On January 9, 72-year-old Anna Elizabeth Norton disappeared from her home in Troy. Her body was later found on January 15 on a bank of the Missouri River near Columbia. As it was later determined she was suffocated to death, her daughter concluded that she must have trusted her killer, as Norton - who suffered from polio - was wary of strangers.

==Arrest and investigation==
On the same day Norton disappeared, her purse was found in Beishline's car. He was detained, but despite potentially incriminating evidence being found in his possession, he was not immediately charged with Norton's murder. Instead, he was detained on charges of insurance fraud, first-degree burglary, and related charges in two counties, following a tip from an elderly woman he had attempted to defraud back in December 1991. While he was being searched, Beishline became enraged and started trashing the room he was in, leading to an additional charge of resisting arrest.
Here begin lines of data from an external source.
Background: an optimization exercise with open tools, aiming at small area and a short achievable clock period. Do not read the settings as production practice.
The RTL was checked by simulation tests, not by an equivalence proof against the original design.
Power is estimated from default activity; no workload was simulated.

==> flow/design.v <==
module sa_mul (
    input  logic [3:0]  one,
    input  logic [3:0]  two,
    input  logic [3:0]  neg,
    input  logic [7:0]  b,
    output logic [18:0] x,
    output logic [18:0] y
);
    logic c10;
    logic c12;
    logic c14;
    logic c16;
    logic c18;
    logic c2;
    logic c20;
    logic c22;
    logic c24;
    logic c26;
    logic c28;
    logic c30;
    logic c32;
    logic c34;
    logic c36;
    logic c38;
    logic c4;
    logic c40;
    logic c42;
    logic c44;
    logic c46;
    logic c48;
    logic c6;
    logic c8;
    logic pp_0_0;
    logic pp_0_1;
    logic pp_0_2;
    logic pp_0_3;
    logic pp_0_4;
    logic pp_0_5;
    logic pp_0_6;
    logic pp_0_7;
    logic pp_0_8;
    logic pp_1_0;
    logic pp_1_1;
    logic pp_1_2;
    logic pp_1_3;
    logic pp_1_4;
    logic pp_1_5;
    logic pp_1_6;
    logic pp_1_7;
    logic pp_1_8;
    logic pp_2_0;
    logic pp_2_1;
    logic pp_2_2;
    logic pp_2_3;
    logic pp_2_4;
    logic pp_2_5;
    logic pp_2_6;
    logic pp_2_7;
    logic pp_2_8;
    logic pp_3_0;
    logic pp_3_1;
    logic pp_3_2;
    logic pp_3_3;
    logic pp_3_4;
    logic pp_3_5;
    logic pp_3_6;
    logic pp_3_7;
    logic pp_3_8;
    logic s1;
    logic s11;
    logic s13;
    logic s15;
    logic s17;
    logic s19;
    logic s21;
    logic s23;
    logic s25;
    logic s27;
    logic s29;
    logic s3;
    logic s31;
    logic s33;
    logic s35;
    logic s37;
    logic s39;
    logic s41;
    logic s43;
    logic s45;
    logic s47;
    logic s5;
    logic s7;
    logic s9;
    assign pp_0_0 = (one[0] & b[0]) ^ neg[0];
    assign pp_0_1 = ((one[0] & b[1]) | (two[0] & b[0])) ^ neg[0];
    assign pp_0_2 = ((one[0] & b[2]) | (two[0] & b[1])) ^ neg[0];
    assign pp_0_3 = ((one[0] & b[3]) | (two[0] & b[2])) ^ neg[0];
    assign pp_0_4 = ((one[0] & b[4]) | (two[0] & b[3])) ^ neg[0];
    assign pp_0_5 = ((one[0] & b[5]) | (two[0] & b[4])) ^ neg[0];
    assign pp_0_6 = ((one[0] & b[6]) | (two[0] & b[5])) ^ neg[0];
    assign pp_0_7 = ((one[0] & b[7]) | (two[0] & b[6])) ^ neg[0];
    assign pp_0_8 = ~(((one[0] & b[7]) | (two[0] & b[7])) ^ neg[0]);
    assign pp_1_0 = (one[1] & b[0]) ^ neg[1];
    assign pp_1_1 = ((one[1] & b[1]) | (two[1] & b[0])) ^ neg[1];
    assign pp_1_2 = ((one[1] & b[2]) | (two[1] & b[1])) ^ neg[1];
    assign pp_1_3 = ((one[1] & b[3]) | (two[1] & b[2])) ^ neg[1];
    assign pp_1_4 = ((one[1] & b[4]) | (two[1] & b[3])) ^ neg[1];
    assign pp_1_5 = ((one[1] & b[5]) | (two[1] & b[4])) ^ neg[1];
    assign pp_1_6 = ((one[1] & b[6]) | (two[1] & b[5])) ^ neg[1];
    assign pp_1_7 = ((one[1] & b[7]) | (two[1] & b[6])) ^ neg[1];
    assign pp_1_8 = ~(((one[1] & b[7]) | (two[1] & b[7])) ^ neg[1]);
    assign pp_2_0 = (one[2] & b[0]) ^ neg[2];
    assign pp_2_1 = ((one[2] & b[1]) | (two[2] & b[0])) ^ neg[2];
    assign pp_2_2 = ((one[2] & b[2]) | (two[2] & b[1])) ^ neg[2];
    assign pp_2_3 = ((one[2] & b[3]) | (two[2] & b[2])) ^ neg[2];
    assign pp_2_4 = ((one[2] & b[4]) | (two[2] & b[3])) ^ neg[2];
    assign pp_2_5 = ((one[2] & b[5]) | (two[2] & b[4])) ^ neg[2];
    assign pp_2_6 = ((one[2] & b[6]) | (two[2] & b[5])) ^ neg[2];
    assign pp_2_7 = ((one[2] & b[7]) | (two[2] & b[6])) ^ neg[2];
    assign pp_2_8 = ~(((one[2] & b[7]) | (two[2] & b[7])) ^ neg[2]);
    assign pp_3_0 = (one[3] & b[0]) ^ neg[3];
    assign pp_3_1 = ((one[3] & b[1]) | (two[3] & b[0])) ^ neg[3];
    assign pp_3_2 = ((one[3] & b[2]) | (two[3] & b[1])) ^ neg[3];
    assign pp_3_3 = ((one[3] & b[3]) | (two[3] & b[2])) ^ neg[3];
    assign pp_3_4 = ((one[3] & b[4]) | (two[3] & b[3])) ^ neg[3];
    assign pp_3_5 = ((one[3] & b[5]) | (two[3] & b[4])) ^ neg[3];
    assign pp_3_6 = ((one[3] & b[6]) | (two[3] & b[5])) ^ neg[3];
    assign pp_3_7 = ((one[3] & b[7]) | (two[3] & b[6])) ^ neg[3];
    assign pp_3_8 = ~(((one[3] & b[7]) | (two[3] & b[7])) ^ neg[3]);
    assign s1 = neg[3] ^ pp_3_0;
    assign c2 = neg[3] & pp_3_0;
    assign s3 = pp_3_1 ^ pp_2_3;
    assign c4 = pp_3_1 & pp_2_3;
    assign s5 = pp_3_2 ^ pp_2_4 ^ pp_1_6;
    assign c6 = (pp_3_2 & pp_2_4) | (pp_3_2 & pp_1_6) | (pp_2_4 & pp_1_6);
    assign s7 = pp_3_3 ^ pp_2_5;
    assign c8 = pp_3_3 & pp_2_5;
    assign s9 = neg[2] ^ pp_2_0;
    assign c10 = neg[2] & pp_2_0;
    assign s11 = pp_2_1 ^ pp_1_3;
    assign c12 = pp_2_1 & pp_1_3;
    assign s13 = pp_2_2 ^ pp_1_4 ^ pp_0_6;
    assign c14 = (pp_2_2 & pp_1_4) | (pp_2_2 & pp_0_6) | (pp_1_4 & pp_0_6);
    assign s15 = pp_1_5 ^ pp_0_7 ^ s3;
    assign c16 = (pp_1_5 & pp_0_7) | (pp_1_5 & s3) | (pp_0_7 & s3);
    assign s17 = pp_0_8 ^ s5 ^ c4;
    assign c18 = (pp_0_8 & s5) | (pp_0_8 & c4) | (s5 & c4);
    assign s19 = pp_1_7 ^ s7 ^ c6;
    assign c20 = (pp_1_7 & s7) | (pp_1_7 & c6) | (s7 & c6);
    assign s21 = pp_3_4 ^ pp_2_6 ^ pp_1_8;
    assign c22 = (pp_3_4 & pp_2_6) | (pp_3_4 & pp_1_8) | (pp_2_6 & pp_1_8);
    assign s23 = pp_3_5 ^ pp_2_7;
    assign c24 = pp_3_5 & pp_2_7;
    assign s25 = neg[1] ^ pp_1_0;
    assign c26 = neg[1] & pp_1_0;
    assign s27 = pp_1_1 ^ pp_0_3;
    assign c28 = pp_1_1 & pp_0_3;
    assign s29 = pp_1_2 ^ pp_0_4 ^ s9;
    assign c30 = (pp_1_2 & pp_0_4) | (pp_1_2 & s9) | (pp_0_4 & s9);
    assign s31 = pp_0_5 ^ s11 ^ c10;
    assign c32 = (pp_0_5 & s11) | (pp_0_5 & c10) | (s11 & c10);
    assign s33 = s1 ^ s13 ^ c12;
    assign c34 = (s1 & s13) | (s1 & c12) | (s13 & c12);
    assign s35 = c2 ^ s15 ^ c14;
    assign c36 = (c2 & s15) | (c2 & c14) | (s15 & c14);
    assign s37 = ~(s17 ^ c16);
    assign c38 = s17 | c16;
    assign s39 = ~(s19 ^ c18);
    assign c40 = s19 | c18;
    assign s41 = c8 ^ s21 ^ c20;
    assign c42 = (c8 & s21) | (c8 & c20) | (s21 & c20);
    assign s43 = ~(s23 ^ c22);
    assign c44 = s23 | c22;
    assign s45 = pp_3_6 ^ pp_2_8 ^ c24;
    assign c46 = (pp_3_6 & pp_2_8) | (pp_3_6 & c24) | (pp_2_8 & c24);
    assign s47 = ~pp_3_7;
    assign c48 = pp_3_7;
    assign x = {1'b1, 1'b1, 1'b1, 1'b1, c48, c46, c44, c42, c40, c38, c36, c34, c32, c30, c28, c26, s25, pp_0_1, pp_0_0};
    assign y = {1'b0, 1'b0, 1'b0, 1'b0, pp_3_8, s47, s45, s43, s41, s39, s37, s35, s33, s31, s29, s27, pp_0_2, 1'b0, neg[0]};
endmodule
`timescale 1ns/100ps
module sa_top
(
    input  logic        clk,
    input  logic        arst_n_i,
    input  logic        psel,
    input  logic        penable,
    input  logic        pwrite,
    input  logic [11:0] paddr,
    input  logic [31:0] pwdata,
    output logic [31:0] prdata,
    output logic        pready,
    output logic        pslverr
);
    localparam int CW = 19;
    logic [32*8-1:0] a_q;         
    logic [32*8-1:0] b_q;         
    logic [8*CW-1:0] r0_q;        
    logic [8*CW-1:0] r1_q;
    logic [4*4-1:0]  one_q;       
    logic [4*4-1:0]  two_q;
    logic [4*4-1:0]  neg_q;
    logic [2*8-1:0]  b_op_q;      
    logic [3:0]      len_q;
    logic            done_q;
    logic            cvalid_q;
    logic            phase_q;
    logic            sel_act_q;   
    logic            mul_act_q;   
    logic            add_act_q;   
    logic            mul_clr_q;   
    logic [8*CW-1:0] x_q;         
    logic [8*CW-1:0] y_q;
    logic [3:0]      mstep_q;
    logic [7:0]      ksel_q;      
    logic            busy;
    assign busy = sel_act_q | mul_act_q | add_act_q;
    logic            setup;
    logic            hit_ctrl, hit_status, hit_len, hit_a, hit_b, hit_c, mapped;
    logic            len_ok;
    logic            err;
    logic [4:0]      idx;
    logic [7:0]      ab_word;
    logic [CW-1:0]   c_word;
    logic [CW-1:0]   rdata;
    assign setup      = psel & ~penable;
    assign hit_ctrl   = paddr == 12'h000;
    assign hit_status = paddr == 12'h004;
    assign hit_len    = paddr == 12'h008;
    assign hit_a      = (paddr[11:7] == 5'b00010) & (paddr[1:0] == 2'b00);
    assign hit_b      = (paddr[11:7] == 5'b00100) & (paddr[1:0] == 2'b00);
    assign hit_c      = (paddr[11:6] == 6'b001100) & (paddr[1:0] == 2'b00);
    assign mapped     = hit_ctrl | hit_status | hit_len | hit_a | hit_b | hit_c;
    assign idx        = paddr[6:2];
    assign len_ok     = (pwdata[31:4] == 28'd0) & (pwdata[3:0] != 4'd0) & (pwdata[3:0] <= 4'd8);
    assign err = ~mapped
               | (pwrite & busy & (hit_a | hit_b | hit_len))
               | (pwrite & hit_len & ~len_ok)
               | (pwrite & hit_ctrl & pwdata[0] & busy);
    logic [3:0]       c_sel;
    logic [16*CW-1:0] c_all;
    logic [5:0]       ab_sel;
    logic [64*8-1:0]  ab_all;
    assign c_sel  = {paddr[5:4], paddr[2], ~(paddr[3] ^ phase_q)};
    always_comb begin
        for (int m = 0; m < 8; m++) begin
            c_all[(2*m)*CW +: CW]   = r0_q[m*CW +: CW];
            c_all[(2*m+1)*CW +: CW] = r1_q[m*CW +: CW];
        end
    end
    assign ab_sel = {paddr[9], idx};
    assign ab_all = {b_q, a_q};
    always_comb begin
        c_word = '0;
        for (int i = 0; i < 16; i++) begin
            c_word = c_word | ({CW{c_sel == 4'(i)}} & c_all[i*CW +: CW]);
        end
        ab_word = '0;
        for (int i = 0; i < 64; i++) begin
            ab_word = ab_word | ({8{ab_sel == 6'(i)}} & ab_all[i*8 +: 8]);
        end
    end
    assign rdata = ({CW{hit_a | hit_b}} & {{(CW-8){ab_word[7]}}, ab_word})
                 | ({CW{hit_c & cvalid_q}} & c_word)
                 | ({CW{hit_status}} & {{(CW-2){1'b0}}, done_q, busy})
                 | ({CW{hit_len}} & {{(CW-4){1'b0}}, len_q});
    logic [CW-1:0] rdata_q;
    logic          err_q;
    logic          we_len_q, start_q;
    logic [3:0]    we_a_hi_q;     
    logic [3:0]    we_b_hi_q;
    logic [7:0]    idx_lo_q;      
    always_ff @(posedge clk) begin
        rdata_q <= rdata;
        err_q   <= err;
        for (int i = 0; i < 8; i++) idx_lo_q[i] <= idx[2:0] == 3'(i);
    end
    always_ff @(posedge clk or negedge arst_n_i) begin
        if (!arst_n_i) begin
            we_a_hi_q <= 4'd0;
            we_b_hi_q <= 4'd0;
            we_len_q <= 1'b0;
            start_q  <= 1'b0;
        end else begin
            for (int i = 0; i < 4; i++) begin
                we_a_hi_q[i] <= setup & pwrite & hit_a & ~busy & (idx[4:3] == 2'(i));
                we_b_hi_q[i] <= setup & pwrite & hit_b & ~busy & (idx[4:3] == 2'(i));
            end
            we_len_q <= setup & pwrite & hit_len & ~busy & len_ok;
            start_q  <= setup & pwrite & hit_ctrl & pwdata[0] & ~busy;
        end
    end
    assign prdata  = {{(32-CW){rdata_q[CW-1]}}, rdata_q};
    assign pslverr = err_q;
    assign pready  = 1'b1;
    always_ff @(posedge clk) begin
        for (int i = 0; i < 32; i++) begin
            if (we_a_hi_q[i/8] && idx_lo_q[i%8]) a_q[i*8 +: 8] <= pwdata[7:0];
            if (we_b_hi_q[i/8] && idx_lo_q[i%8]) b_q[i*8 +: 8] <= pwdata[7:0];
        end
    end
    always_ff @(posedge clk or negedge arst_n_i) begin
        if (!arst_n_i) begin
            len_q     <= 4'd1;
            done_q    <= 1'b0;
            cvalid_q  <= 1'b0;
            phase_q   <= 1'b0;
            sel_act_q <= 1'b0;
            mul_act_q <= 1'b0;
            add_act_q <= 1'b0;
            mul_clr_q <= 1'b0;
            mstep_q   <= 4'd0;
            ksel_q    <= 8'd0;
        end else begin
            phase_q   <= ~phase_q;
            mul_act_q <= sel_act_q;
            add_act_q <= mul_act_q;
            mul_clr_q <= ksel_q[0];
            if (we_len_q) len_q <= pwdata[3:0];
            if (start_q) begin
                sel_act_q <= 1'b1;
                mstep_q   <= 4'd0;
                ksel_q    <= 8'd1;
                done_q    <= 1'b0;
                cvalid_q  <= 1'b1;
            end else begin
                if (sel_act_q) begin
                    mstep_q <= mstep_q + 4'd1;
                    if (mstep_q[0]) ksel_q <= {ksel_q[6:0], 1'b0};
                    if (mstep_q == {len_q[2:0] - 3'd1, 1'b1}) begin
                        sel_act_q <= 1'b0;
                        ksel_q    <= 8'd0;
                    end
                end
                if (add_act_q & ~mul_act_q) done_q <= 1'b1;
            end
        end
    end
    logic            s_sel;
    logic [4*8-1:0]  a_op;
    logic [2*8-1:0]  b_op;
    logic [15:0]     bsel;
    logic [4*4-1:0]  one_d, two_d, neg_d;
    assign s_sel = phase_q;
    always_comb begin
        for (int kk = 0; kk < 8; kk++) begin
            bsel[kk*2]   = ksel_q[kk] & ~s_sel;
            bsel[kk*2+1] = ksel_q[kk] & s_sel;
        end
        a_op = '0;
        b_op = '0;
        for (int h = 0; h < 4; h++) begin
            for (int kk = 0; kk < 8; kk++) begin
                a_op[h*8 +: 8] = a_op[h*8 +: 8] | ({8{ksel_q[kk]}} & a_q[(h*8 + kk)*8 +: 8]);
            end
        end
        for (int j = 0; j < 2; j++) begin
            for (int kk = 0; kk < 8; kk++) begin
                b_op[j*8 +: 8] = b_op[j*8 +: 8]
                               | ({8{bsel[kk*2]}}   & b_q[(kk*4 + j)*8 +: 8])
                               | ({8{bsel[kk*2+1]}} & b_q[(kk*4 + j + 2)*8 +: 8]);
            end
        end
        for (int h = 0; h < 4; h++) begin
            for (int d = 0; d < 4; d++) begin
                logic lo, mid, hi;
                lo  = (d == 0) ? 1'b0 : a_op[h*8 + 2*d - 1];
                mid = a_op[h*8 + 2*d];
                hi  = a_op[h*8 + 2*d + 1];
                one_d[h*4 + d] = mid ^ lo;
                two_d[h*4 + d] = (hi & ~mid & ~lo) | (~hi & mid & lo);
                neg_d[h*4 + d] = hi;
            end
        end
    end
    logic [8*CW-1:0] px;
    logic [8*CW-1:0] py;
    logic [8*CW-1:0] acc_s;
    logic [8*CW-1:0] acc_c;
    genvar gh, gj;
    generate
        for (gh = 0; gh < 4; gh++) begin : g_h
            for (gj = 0; gj < 2; gj++) begin : g_j
                sa_mul u_mul (
                    .one (one_q[gh*4 +: 4]),
                    .two (two_q[gh*4 +: 4]),
                    .neg (neg_q[gh*4 +: 4]),
                    .b   (b_op_q[gj*8 +: 8]),
                    .x   (px[(gh*2+gj)*CW +: CW]),
                    .y   (py[(gh*2+gj)*CW +: CW])
                );
            end
        end
    endgenerate
    assign acc_s = r1_q ^ x_q ^ y_q;
    assign acc_c = (r1_q & x_q) | (r1_q & y_q) | (x_q & y_q);
    always_ff @(posedge clk) begin
        one_q  <= one_d;
        two_q  <= two_d;
        neg_q  <= neg_d;
        b_op_q <= b_op;
        x_q    <= px;
        y_q    <= py;
        for (int m = 0; m < 8; m++) begin
            r0_q[m*CW +: CW] <= acc_s[m*CW +: CW] + {acc_c[m*CW +: CW-1], 1'b0};
        end
        r1_q   <= mul_clr_q ? '0 : r0_q;
    end
endmodule
==> flow/flow/run.sh <==
#!/bin/bash
# Standard ORFS layout, with port buffers that can drive, free cell sizing and
# a setup margin that makes repair_timing work below the 10 ns clock.
set -e
export BUFFER_PORTS_ARGS="-buffer_cell sky130_fd_sc_hd__buf_4"
bash standard.sh MATCH_CELL_FOOTPRINT=0 SETUP_SLACK_MARGIN=7.2 finish > standard.log 2>&1
==> flow/standard.sh <==
#!/bin/bash
# synth_recipe.tcl (not shown) runs the flow's synth.tcl, then flattens the netlist and writes it again
# the make line also repeats each setting of config.mk as NAME=value (left out here)
make -C /OpenROAD-flow-scripts/flow DESIGN_CONFIG=/design/flow/config.mk WORK_HOME=/design/flow/orfs CLKGATE_MAP_FILE= SYNTH_SCRIPT=/design/flow/synth_recipe.tcl "${@:-finish}"
==> flow/config.mk <==
export PLATFORM = sky130hd
export DESIGN_NAME = sa_top
export DESIGN_NICKNAME = sa_top
export VERILOG_FILES = /design/flow/design.v
export SDC_FILE = /design/flow/constraint.sdc
export NUM_CORES = 4
export LEC_CHECK = 0
export CAP_MARGIN = 20
export CORE_MARGIN = 2
export CORE_UTILIZATION = 55
export CTS_CLUSTER_DIAMETER = 80
export CTS_CLUSTER_SIZE = 22
export SLEW_MARGIN = 20
export TNS_END_PERCENT = 20
==> flow/constraint.sdc <==
create_clock -name core_clock -period 10.0 [get_ports {clk}]
set_input_delay 2.0000 -clock core_clock [delete_from_list [all_inputs] [get_ports {clk}]]
set_output_delay 2.0000 -clock core_clock [all_outputs]
set_load 0.01 [all_outputs]
==> metrics.log, run 1 <==
INFO  metric initial_utilization = 0.5527
INFO  metric critical_path_class = in2reg
INFO  metric starting_drt_drc_count = 6074
INFO  metric worstPathMaxFanout = 6
INFO  metric synth_flop_cell = dfxtp_1
INFO  metric final-hold-violation-count = 0
INFO  metric global_route.usage.total = 0.4740
INFO  metric insertion_delay = 0.71 ns
INFO  metric place.gp.congestion = 1.103
INFO  metric fill_cells = 7785
INFO  metric run_status = no timing/DRC/antenna violations
INFO  metric yosysTopAreaCellShare = 0.2742
INFO  metric cts_made_buffers = 66
INFO  metric clk_transition_reported_paths = 0.09 ns
INFO  metric numPortBuffers = 81
INFO  metric row_count = 117
INFO  metric layout.nets = 5452
INFO  metric leakagePower = 24.55 nW
INFO  metric die_height = 323.3 um
INFO  metric dp.final_hpwl = 182400 um
INFO  metric postSynthRegisterBits = 1169
INFO  metric average_cell_area_after_synthesis = 11.66 um2
INFO  metric post_cts_hold_fix_bufs = 0
INFO  metric routed_wl = 250900 um
INFO  metric maximum_number_of_pins_on_one_net_before_global_route_repair = 82
INFO  metric netlist-cell-type-count = 88
INFO  metric post_synth_inst_count = 4807
INFO  metric synthTopCellsByArea = edfxtp_1 (27%), dfxtp_1 (22%), a22oi_1 (9.6%), fa_1 (7.7%), ha_1 (4.8%)
INFO  metric rsz0062_at_grt = true
INFO  metric vias = 44200
INFO  metric netlist.top_cell.by_area = edfxtp_1
INFO  metric number_of_flops_mapped_to_enable_cells_by_yosys = 512
INFO  metric seq_area_frac_synth = 0.5117
INFO  metric floorplan.die_area = 104500 um2
INFO  metric seq_area = 28770 um2
INFO  metric area_used_by_multi_input_combinational_logic = 26960 um2
INFO  metric synth_top_cells_by_count = a22oi_1 (716), dfxtp_1 (624), edfxtp_1 (512), xnor2_1 (274), inv_1 (243)
INFO  metric cell_with_the_most_instances_after_synthesis = a22oi_1
INFO  metric skew = 0.03088 ns
INFO  metric post-layout-total-power = 11.16 mW
INFO  metric critical_path.startpoint_type = input pin
INFO  metric io-pin-count = 83
INFO  metric vdd_ir_drop_max = 192.7 uV
INFO  metric synth_area = 56070 um2
INFO  metric cts_max_level = 3
INFO  metric grt_pass1_wl = 336700 um
INFO  metric synthArstFlopShare = 0.02823
INFO  metric synthesis.nets = 5285
INFO  metric clk_path_buf_depth = 3
INFO  metric max-slew-margin-rel = 0.1781
INFO  metric totalNegativeSetupSlack = 0 ns
INFO  metric layout_worst_path_cycle_share = 0.3520
INFO  metric postRouteAntennaNets = 0
INFO  metric globalRouteOverflowTotal = 0
INFO  metric setup_viol = 0
INFO  metric cts_num_sinks = 1169
INFO  metric clock_root_buffer = clkbuf_16
INFO  metric maxSlewViolCount = 0
INFO  metric grt_antenna_before_repair = 18
INFO  metric drt_first_pass_iters = 9
INFO  metric actual_transition_at_the_worst_max_transition_pin = 1.231 ns
INFO  metric cts_tree = yes
INFO  metric timing.final.crit_period = 3.520 ns
INFO  metric first_global_vias = 42000
INFO  metric layout-area-overhead-vs-synth = 14.40%
INFO  metric pwr_density_cell = 174.0 nW/um2
INFO  metric cap_violations = 0
INFO  metric post_route_cells_drive_above_1_share = 0.1639
INFO  metric detailed_route_wire_length_per_cell = 39.18 um
INFO  metric drc_errors = 0
INFO  metric vias_per_cell = 6.903
INFO  metric core = 101400 um2
INFO  metric clock.fmax = 284.1 MHz
INFO  metric end_kind = flip-flop
INFO  metric chipWidth = 323.3 um
INFO  metric worst_hold_path_type = reg2reg
INFO  metric critPathArrivalTime = 4.11 ns
INFO  metric yosys_warnings = 1
INFO  metric cp_data_required_time = 10.59 ns
==> state kept, by name, indices dropped and copies added (netlist names), 19 cells and up <==
name,count
y_q,108
r0_q,152
x_q,120
a_q,256
rdata_q,19
b_q,256
r1_q,152
==> placed cells by master, fill, tap and decap left out, types with 30 or more instances in the layout <==
cell type / n
nor2_4: 44
clkbuf_16: 83
and2_1: 95
ha_1: 203
a22oi_2: 68
nor3_1: 40
edfxtp_1: 512
buf_4: 267
xor2_1: 139
nor2b_1: 188
a222oi_1: 30
fa_1: 202
xnor2_1: 273
o21ai_0: 77
buf_6: 53
a22o_1: 35
nor2_1: 139
a21oi_1: 105
nand2_1: 203
a22oi_1: 648
nand3_1: 77
inv_1: 239
nand4_1: 80
dfxtp_1: 597
==> critical path, stage by stage <==
cell and delay (ns):
buf_12 0.11, or2_4 0.20, buf_6 0.12, buf_6 0.12, nor2_4 0.06, buf_12 0.12
a22oi_2 0.38, nand4_1 0.32, nor3_2 0.20, nand4_1 0.13, a221o_1 0.34
==> worst paths after layout <==
path                                endpoint  depth (start not counted)  slack [ns]       from
worst max-delay path              rdata_q[2]                         11        6.48   paddr[9]
worst min-delay path               add_act_q                          0        0.41  mul_act_q
worst max register to register      r0_q[73]                         10        6.78    x_q[62]
worst min register to register     add_act_q                          0        0.41  mul_act_q
max in group asynchronous            phase_q                          1        8.36   arst_n_i
min in group asynchronous       we_b_hi_q[3]                          1        1.26   arst_n_i
==> cell type report <==
| cell class | instances | share of cell area |
|---|---|---|
| flip-flops and latches | 1169 | 0.4485 |
| repair buffers | 370 | 0.05752 |
| multi-input cells | 3123 | 0.4202 |
| diodes | 20 | 0.0007802 |
| inverters | 244 | 0.01428 |
| well taps | 1368 | 0.02668 |
| clock inverters | 10 | 0.002672 |
| clock buffers | 99 | 0.02930 |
Due to the fact that he had hundreds of printouts containing information about people he had scammed and even murdered, authorities from 18 counties across the state organized to look into any potential victims. In order to gather more information, the Missouri State Highway Patrol opened a temporary 800 number for citizens to call anonymously if they suspected that they had been defrauded by Beishline or had a recently deceased relative who was known to be in contact with him.

==Trials==
===Assault on Evelyn Hoech===
Beishline's first trial, for the assault on Hoech, concluded in January 1994 after he pleaded guilty to the charges of first-degree assault and burglary. Due to his plea, he was sentenced to a life term with a chance of parole after 20 years imprisonment, with an additional 15 years to be served concurrently for the burglary charge.

===Murder of Elizabeth Norton===
Beishline's next trial was for the murder of Elizabeth Norton, which began in March 1993. Throughout the initial proceedings, prosecutor Kevin Crane presented the jury with a suitcase containing various items used in the crimes, ranging from Beishline's handgun to printed out maps showing the layout of Troy and Warrenton. Crane argued that the Norton murder was premeditated and warranted the death penalty. In response to this tactic, Beishline's public defender Daniel Gralike stated that his client suffered from a cocaine-induced psychosis and committed the murder in an act of recklessness.

The most notable witness called during the trial was Beishline's father, Larry, who was called by the defense team. In his testimony, Larry mentioned the numerous times he had advised his son to undergo serious drug rehabilitation treatment after his prison stints, but that Eric always fell back into his old ways of smoking marijuana and cocaine. On March 9, Beishline was convicted of Norton's murder, with jury having to make a decision to either sentence him to death or to life imprisonment without parole.

====Sentencing phase====
During the sentencing phase, Crane attempted to convince the jury to be in favor of the death sentence by attempting to link Beishline to two other suspicious deaths. The first was that of 86-year-old Irene Miller, from whom Beishline attempted to cash in a stolen check of $5,000 on December 17, 1992. When the bank notified him that they needed Miller's signature, Beishline said that he would go fetch her - fifteen minutes later, he returned claiming that she was not home. Some time afterwards, Miller was found dead inside her home in Fulton, with the official cause of death listed as a heart attack brought about by exposure to chloroform. The other suspicious death was of a 78-year-old man named Herbet Bellman, who was found dead inside his home in Cole County in August 1992.

In response to this, multiple members of Beishline's family pleaded with the jury to spare his life, sharing with them instances of his doing good deeds when he was younger, such as saving a young girl from drowning. In the end, Beishline was spared the death penalty and was sentenced to life imprisonment without a chance for parole.